Extracted entries
This design comes from an exercise in tuning for small area, a short achievable clock period and few clock cycles per item on the open sky130 flow, not from production work. Function was checked by simulation only, so behaviour that the tests miss may differ from the original.

==> flow/design.v (outline; a module is shown in full before it is edited, if it fits) <==
// module eq_fnorm: 15 lines
// module eq_booth: 13 lines
// module eq_fmul_1: 22 lines
// module eq_fmul_2: 27 lines
// module eq_fmul_3: 18 lines
// module eq_mul_cs: 1051 lines
// module eq_lzc32: 34 lines
// module eq_ash: 16 lines
// module eq_aexp: 6 lines
// module eq_fadd_1: 38 lines
// module eq_fadd_2: 35 lines
// module simpleeq_chain: 433 lines
module simpleeq_chain (
    input  wire        clk,
    input  wire        rst_n,         
    input  wire        s_valid,
    output wire        s_ready,
    input  wire [63:0] s_data,
    input  wire        s_last,
    output wire        m_valid,
    input  wire        m_ready,
    output wire [63:0] m_data,
    output wire        m_last,
    input  wire        cfg_we,
    input  wire [6:0]  cfg_addr,      
    input  wire [31:0] cfg_wdata,
    input  wire        commit,
    input  wire        clear_state,
    output wire        commit_pending
);
  // ...
==> flow/flow/run.sh <==
#!/bin/bash
# Standard ORFS layout (the standard.sh, unchanged synthesis), with
#  - the timing repair steps asked to leave extra setup slack, so that they
#    shorten the long paths even though the 20 ns clock is met without them;
#  - every port buffered with buf_4 instead of the default delay buffer;
#  - clock-tree sinks clustered in groups of up to 24 within 100 um, which
#    needs fewer clock buffers.
set -euo pipefail
export SETUP_SLACK_MARGIN=14.5
export BUFFER_PORTS_ARGS="-buffer_cell sky130_fd_sc_hd__buf_4"
export CTS_CLUSTER_SIZE=24
export CTS_CLUSTER_DIAMETER=100
bash standard.sh > standard_flow.log 2>&1
==> flow/standard.sh <==
#!/bin/bash
# synth_recipe.tcl (not shown) runs the flow's synth.tcl, then flattens the netlist and writes it again
# the make line also repeats each setting of config.mk as NAME=value (left out here)
make -C /OpenROAD-flow-scripts/flow DESIGN_CONFIG=/design/flow/config.mk WORK_HOME=/design/flow/orfs CLKGATE_MAP_FILE= SYNTH_SCRIPT=/design/flow/synth_recipe.tcl "${@:-finish}"
==> flow/config.mk <==
export PLATFORM = sky130hd
export DESIGN_NAME = simpleeq_chain
export DESIGN_NICKNAME = simpleeq_chain
export VERILOG_FILES = /design/flow/design.v
export SDC_FILE = /design/flow/constraint.sdc
export NUM_CORES = 8
export LEC_CHECK = 0
export CAP_MARGIN = 20
export CORE_MARGIN = 2
export CORE_UTILIZATION = 60
export SLEW_MARGIN = 20
==> flow/constraint.sdc <==
create_clock -name core_clock -period 20.0 [get_ports {clk}]
set_input_delay 4.0000 -clock core_clock [delete_from_list [all_inputs] [get_ports {clk}]]
set_output_delay 4.0000 -clock core_clock [all_outputs]
set_load 0.01 [all_outputs]
What follows belongs to an exercise in optimizing a design on an open flow for small area, a short achievable clock period and few clock cycles per item; a production flow would make more cautious choices. In this exercise RTL edits were held to simulation tests only and were not proved equivalent to the original. Power and IR drop assume default switching activity.

## flow/design.v (module list and top-level ports; edited modules follow where they fit)
// module sana_fa: 10 lines
// module sana_ha: 9 lines
// module sana_envbank: 1091 lines
module sana_envbank (
    input  wire        clk,
    input  wire        rst,
    input  wire        in_valid,
    output wire        in_ready,
    input  wire [2:0]  in_op,
    input  wire [1:0]  in_unit,
    input  wire [79:0] in_data,
    output reg         out_valid,
    output reg  [8:0]  out_state,
    output wire [47:0] out_value,
    output reg         out_err
);
  // ...
==> flow/run.sh <==
#!/bin/bash
# synth_recipe.tcl (not shown) runs the flow's synth.tcl, then flattens the netlist and writes it again
# the make line also repeats each setting of config.mk as NAME=value (left out here)
make -C /OpenROAD-flow-scripts/flow DESIGN_CONFIG=/design/flow/config.mk WORK_HOME=/design/flow/orfs CLKGATE_MAP_FILE= SYNTH_SCRIPT=/design/flow/synth_recipe.tcl finish
==> flow/config.mk <==
export PLATFORM = sky130hd
export DESIGN_NAME = sana_envbank
export DESIGN_NICKNAME = sana_envbank
export VERILOG_FILES = /design/flow/design.v
export SDC_FILE = /design/flow/constraint.sdc
export NUM_CORES = 4
export LEC_CHECK = 0
export CAP_MARGIN = 20
export CORE_MARGIN = 2
export CORE_UTILIZATION = 40
export SLEW_MARGIN = 20
export SYNTH_HIERARCHICAL = 1
export SYNTH_MINIMUM_KEEP_SIZE = 0
==> flow/constraint.sdc <==
create_clock -name core_clock -period 19.0 [get_ports {clk}]
set_input_delay 3.8000 -clock core_clock [delete_from_list [all_inputs] [get_ports {clk}]]
set_output_delay 3.8000 -clock core_clock [all_outputs]
set_load 0.01 [all_outputs]
What follows belongs to an exercise in optimizing a design on an open flow for a short achievable clock period and few clock cycles; a production flow would make more cautious choices.
In this exercise RTL edits were held to simulation tests only and were not proved equivalent to the original.

===== flow/run.sh =====
#!/bin/bash
# synth_recipe.tcl (not shown) runs the flow's synth.tcl, then flattens the netlist and writes it again
# the make line also repeats each setting of config.mk as NAME=value (left out here)
make -C /OpenROAD-flow-scripts/flow DESIGN_CONFIG=/design/flow/config.mk WORK_HOME=/design/flow/orfs CLKGATE_MAP_FILE= SYNTH_SCRIPT=/design/flow/synth_recipe.tcl finish

===== flow/config.mk =====
export PLATFORM = sky130hd
export DESIGN_NAME = mcc_core
export DESIGN_NICKNAME = mcc_core
export VERILOG_FILES = /design/flow/design.v
export SDC_FILE = /design/flow/constraint.sdc
export NUM_CORES = 4
export LEC_CHECK = 0
export CAP_MARGIN = 20
export CORE_MARGIN = 2
export CORE_UTILIZATION = 40
export PLACE_DENSITY = 0.6
export SLEW_MARGIN = 20

===== flow/constraint.sdc =====
create_clock -name core_clock -period 10.0 [get_ports {clk}]
set_input_delay 2.0000 -clock core_clock [delete_from_list [all_inputs] [get_ports {clk}]]
set_output_delay 2.0000 -clock core_clock [all_outputs]
set_load 0.01 [all_outputs]

===== flow/design.v =====
module mcc_core (
    input  wire        clk,
    input  wire        rst,           
    output wire [31:0] imem_addr,
    input  wire [31:0] imem_rdata,
    output wire        dmem_valid,
    output wire        dmem_we,
    output wire [31:0] dmem_addr,
    output wire [31:0] dmem_wdata,
    input  wire        dmem_ready,
    input  wire [31:0] dmem_rdata,
    output wire        wb_valid,
    output wire [3:0]  wb_reg,
    output wire [31:0] wb_data,
    output wire        halted
);
    localparam [6:0] OP_ADD  = 7'd0,  OP_SUB  = 7'd1,  OP_AND  = 7'd2,
                     OP_OR   = 7'd3,  OP_XOR  = 7'd4,  OP_MUL  = 7'd5,
                     OP_SLL  = 7'd6,  OP_SRL  = 7'd7,  OP_SRA  = 7'd8,
                     OP_BEQ  = 7'd9,  OP_BNE  = 7'd10, OP_BLT  = 7'd11,
                     OP_BGT  = 7'd12, OP_BLE  = 7'd13, OP_BGE  = 7'd14,
                     OP_JAL  = 7'd15, OP_LW   = 7'd16, OP_SW   = 7'd17,
                     OP_LL   = 7'd18, OP_SC   = 7'd19, OP_HALT = 7'd20;
    reg [31:0] pc;
    reg        drained;
    reg [1:0]  hz_count;
    reg [31:0] regs [2:15];           
    reg        d_valid;
    reg [31:0] d_instr;
    reg [31:0] d_pc;
    reg        e_valid;
    reg [6:0]  e_op;
    reg        e_wr;
    reg [3:0]  e_dest;
    reg [31:0] e_a;
    reg [31:0] e_b;
    reg [31:0] e_sdata;
    reg [31:0] e_ret;
    reg        m_valid;
    reg [6:0]  m_op;
    reg        m_wr;
    reg [3:0]  m_dest;
    reg [31:0] m_res;                 
    reg [31:0] m_sdata;
    reg        w_valid;
    reg        w_halt;
    reg        w_wr;
    reg [3:0]  w_dest;
    reg [31:0] w_val;
    function is_regop(input [6:0] op);
        is_regop = (op <= OP_SRA);
    endfunction
    function is_branch(input [6:0] op);
        is_branch = (op >= OP_BEQ) && (op <= OP_BGE);
    endfunction
    function is_mem(input [6:0] op);
        is_mem = (op == OP_LW) || (op == OP_SW) || (op == OP_LL) || (op == OP_SC);
    endfunction
    wire        d_isel = d_instr[31];
    wire [6:0]  d_op   = d_instr[30:24];
    wire [3:0]  d_rd   = d_instr[23:20];
    wire [3:0]  d_rs   = d_instr[19:16];
    wire [3:0]  d_rt   = d_instr[15:12];
    wire [31:0] d_imm  = {{20{d_instr[11]}}, d_instr[11:0]};
    wire [31:0] rs_val = (d_rs < 4'd2) ? 32'd0 : regs[d_rs];
    wire [31:0] rt_val = (d_rt < 4'd2) ? 32'd0 : regs[d_rt];
    wire [31:0] rd_val = (d_rd < 4'd2) ? 32'd0 : regs[d_rd];
    wire [31:0] d_a = rs_val;
    wire [31:0] d_b = d_isel ? d_imm : rt_val;
    wire use_rs = d_valid && (is_regop(d_op) || is_branch(d_op) || is_mem(d_op));
    wire use_rt = d_valid && ((is_regop(d_op) && !d_isel) || is_branch(d_op) || is_mem(d_op));
    wire use_rd = d_valid && ((d_op == OP_SW) || (d_op == OP_SC));
    function reads_reg(input [3:0] r);
        reads_reg = (r >= 4'd2) &&
                    ((use_rs && d_rs == r) || (use_rt && d_rt == r) || (use_rd && d_rd == r));
    endfunction
    wire hz_e = e_valid && e_wr && reads_reg(e_dest);
    wire hz_m = m_valid && m_wr && reads_reg(m_dest);
    wire hz_w = w_valid && w_wr && reads_reg(w_dest);
    wire [1:0] hz_new = hz_e ? 2'd3 : hz_m ? 2'd2 : hz_w ? 2'd1 : 2'd0;
    wire [1:0] hz_cur = (hz_count != 2'd0) ? hz_count : hz_new;
    wire       hz_stall = (hz_cur != 2'd0);
    reg        d_wr;
    reg [3:0]  d_dest;
    always @(*) begin
        d_wr   = 1'b0;
        d_dest = d_rd;
        if (d_valid) begin
            if (d_op == OP_JAL) begin
                d_wr   = 1'b1;
                d_dest = 4'd15;
            end else if (is_regop(d_op) || d_op == OP_LW || d_op == OP_LL || d_op == OP_SC) begin
                d_wr = (d_rd >= 4'd2);
            end
        end
    end
    reg br_cond;
    always @(*) begin
        case (d_op)
            OP_BEQ:  br_cond = (d_a == d_b);
            OP_BNE:  br_cond = (d_a != d_b);
            OP_BLT:  br_cond = ($signed(d_a) <  $signed(d_b));
            OP_BGT:  br_cond = ($signed(d_a) >  $signed(d_b));
            OP_BLE:  br_cond = ($signed(d_a) <= $signed(d_b));
            OP_BGE:  br_cond = ($signed(d_a) >= $signed(d_b));
            default: br_cond = 1'b0;
        endcase
    end
    wire d_taken = d_valid && ((is_branch(d_op) && br_cond) || d_op == OP_JAL);
    reg [31:0] alu;
    always @(*) begin
        case (e_op)
            OP_ADD:  alu = e_a + e_b;
            OP_SUB:  alu = e_a - e_b;
            OP_AND:  alu = e_a & e_b;
            OP_OR:   alu = e_a | e_b;
            OP_XOR:  alu = e_a ^ e_b;
            OP_MUL:  alu = e_a * e_b;
            OP_SLL:  alu = e_a << e_b;
            OP_SRL:  alu = e_a >> e_b;
            OP_SRA:  alu = $signed(e_a) >>> e_b;
            OP_JAL:  alu = e_ret;
            default: alu = e_a + e_b;     
        endcase
    end
    wire m_access  = m_valid && is_mem(m_op);
    wire mem_stall = m_access && !dmem_ready;
    assign dmem_valid = m_access && !drained;
    assign dmem_we    = (m_op == OP_SW) || (m_op == OP_SC);
    assign dmem_addr  = m_res;
    assign dmem_wdata = m_sdata;
    reg [31:0] m_val;
    always @(*) begin
        case (m_op)
            OP_LW, OP_LL: m_val = dmem_rdata;
            OP_SC:        m_val = 32'd1;      
            default:      m_val = m_res;
        endcase
    end
    assign imem_addr = pc;
    assign wb_valid  = w_valid && w_wr && !drained;
    assign wb_reg    = w_dest;
    assign wb_data   = w_val;
    assign halted    = drained;
    wire [6:0] f_op = imem_rdata[30:24];
    integer i;
    always @(posedge clk) begin
        if (rst) begin
            pc       <= 32'd0;
            drained  <= 1'b0;
            hz_count <= 2'd0;
            d_valid  <= 1'b0;
            e_valid  <= 1'b0;
            m_valid  <= 1'b0;
            w_valid  <= 1'b0;
            for (i = 2; i < 16; i = i + 1)
                regs[i] <= 32'd0;
        end else if (!drained) begin
            if (w_valid && w_wr)
                regs[w_dest] <= w_val;
            if (w_valid && w_halt)
                drained <= 1'b1;
            if (mem_stall) begin
                w_valid <= 1'b0;
            end else begin
                w_valid <= m_valid;
                w_halt  <= (m_op == OP_HALT);
                w_wr    <= m_wr;
                w_dest  <= m_dest;
                w_val   <= m_val;
            end
            if (!mem_stall) begin
                m_valid <= e_valid;
                m_op    <= e_op;
                m_wr    <= e_wr;
                m_dest  <= e_dest;
                m_res   <= alu;
                m_sdata <= e_sdata;
                if (hz_stall) begin
                    e_valid  <= 1'b0;
                    hz_count <= hz_cur - 2'd1;
                end else begin
                    e_valid <= d_valid;
                    e_op    <= d_op;
                    e_wr    <= d_wr;
                    e_dest  <= d_dest;
                    e_a     <= d_a;
                    e_b     <= d_b;
                    e_sdata <= rd_val;
                    e_ret   <= d_pc + 32'd1;
                    if (d_taken) begin
                        pc      <= d_imm;
                        d_valid <= 1'b0;
                    end else begin
                        d_valid <= 1'b1;
                        d_instr <= imem_rdata;
                        d_pc    <= pc;
                        if (f_op != OP_HALT)
                            pc <= pc + 32'd1;
                    end
                end
            end
        end
    end
endmodule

How to complete this task
Beginning at the line above that contains "reg [31:0] m_val;", return each line exactly through the line that contains "assign imem_addr = pc;", and no others.

Completed exercise
    reg [31:0] m_val;
    always @(*) begin
        case (m_op)
            OP_LW, OP_LL: m_val = dmem_rdata;
            OP_SC:        m_val = 32'd1;      
            default:      m_val = m_res;
        endcase
    end
    assign imem_addr = pc;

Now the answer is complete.